O Brasil vive uma transformação demográfica sem precedentes. O aumento da expectativa de vida e o envelhecimento da população já impactam diretamente o mercado de trabalho, exigindo novas políticas públicas que garantam oportunidades, valorizem a experiência profissional e combatam a discriminação por idade.
Dados recentes mostram que o número de brasileiros com 60 anos ou mais economicamente ativos cresceu de forma significativa na última década. Atualmente, cerca de um em cada quatro idosos permanece no mercado de trabalho, seja por realização pessoal, pelo desejo de continuar contribuindo com a sociedade ou pela necessidade de complementar a renda familiar.
Essa realidade também desafia empresas e o poder público a promoverem ambientes mais inclusivos. A experiência acumulada ao longo dos anos representa um patrimônio importante para organizações que buscam profissionais comprometidos, preparados para lidar com desafios e capazes de compartilhar conhecimento com as novas gerações.
Para Ossesio Silva, a valorização dos trabalhadores com mais de 60 anos passa pelo combate ao etarismo e pela criação de oportunidades que respeitem a dignidade e o potencial dessa parcela da população.
“O envelhecimento da população exige uma mudança de mentalidade. Precisamos reconhecer que experiência também é produtividade, inovação e compromisso. O profissional 60+ tem muito a contribuir para o desenvolvimento do país e merece oportunidades justas no mercado de trabalho.”

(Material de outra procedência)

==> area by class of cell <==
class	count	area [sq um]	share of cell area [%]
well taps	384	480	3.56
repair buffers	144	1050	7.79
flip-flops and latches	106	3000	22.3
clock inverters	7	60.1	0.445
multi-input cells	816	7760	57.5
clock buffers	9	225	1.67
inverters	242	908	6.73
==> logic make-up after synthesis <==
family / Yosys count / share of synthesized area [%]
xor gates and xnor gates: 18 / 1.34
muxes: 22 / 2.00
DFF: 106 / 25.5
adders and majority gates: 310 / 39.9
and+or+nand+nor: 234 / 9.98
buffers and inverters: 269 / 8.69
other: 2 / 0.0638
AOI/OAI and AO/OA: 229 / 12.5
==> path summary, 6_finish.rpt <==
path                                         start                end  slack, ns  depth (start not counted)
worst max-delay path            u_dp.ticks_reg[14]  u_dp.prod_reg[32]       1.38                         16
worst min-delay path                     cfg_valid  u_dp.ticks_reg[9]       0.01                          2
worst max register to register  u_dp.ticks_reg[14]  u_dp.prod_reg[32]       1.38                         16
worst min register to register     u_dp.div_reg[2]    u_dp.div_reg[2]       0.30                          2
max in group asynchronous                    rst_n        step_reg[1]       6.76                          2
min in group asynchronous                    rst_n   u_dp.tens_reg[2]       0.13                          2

Ossesio Silva destaca que políticas voltadas à qualificação profissional, inclusão digital e incentivo à contratação de pessoas idosas são fundamentais para ampliar a participação desse público na economia. Segundo ele, investir na empregabilidade 60+ também fortalece a autonomia financeira, promove inclusão social e melhora a qualidade de vida.
Além disso, o enfrentamento ao preconceito relacionado à idade deve fazer parte das estratégias de empresas e instituições públicas. Embora muitos profissionais maduros possuam ampla qualificação, ainda enfrentam dificuldades para ingressar ou permanecer no mercado de trabalho exclusivamente em razão da idade.
Outro desafio é reduzir a informalidade entre trabalhadores idosos, ampliando o acesso a empregos formais, proteção social e condições adequadas de trabalho. O fortalecimento de programas de capacitação e requalificação também é essencial para acompanhar as transformações tecnológicas e as novas exigências do mercado.
Para Ossesio Silva, construir um Brasil mais justo significa garantir que o envelhecimento seja acompanhado de oportunidades, respeito e valorização.
“Uma sociedade que respeita seus idosos é uma sociedade que reconhece o valor da experiência, da dedicação e da história de cada cidadão. Promover a empregabilidade das pessoas com mais de 60 anos é fortalecer a economia, combater a exclusão e construir um futuro mais humano para todos.”
À medida que o Brasil envelhece, cresce também a necessidade de políticas públicas que incentivem a permanência dos profissionais maduros no mercado de trabalho. Valorizar a empregabilidade 60+ não é apenas uma questão econômica, mas um compromisso com a cidadania, a inclusão e a construção de um país que oferece oportunidades em todas as fases da vida.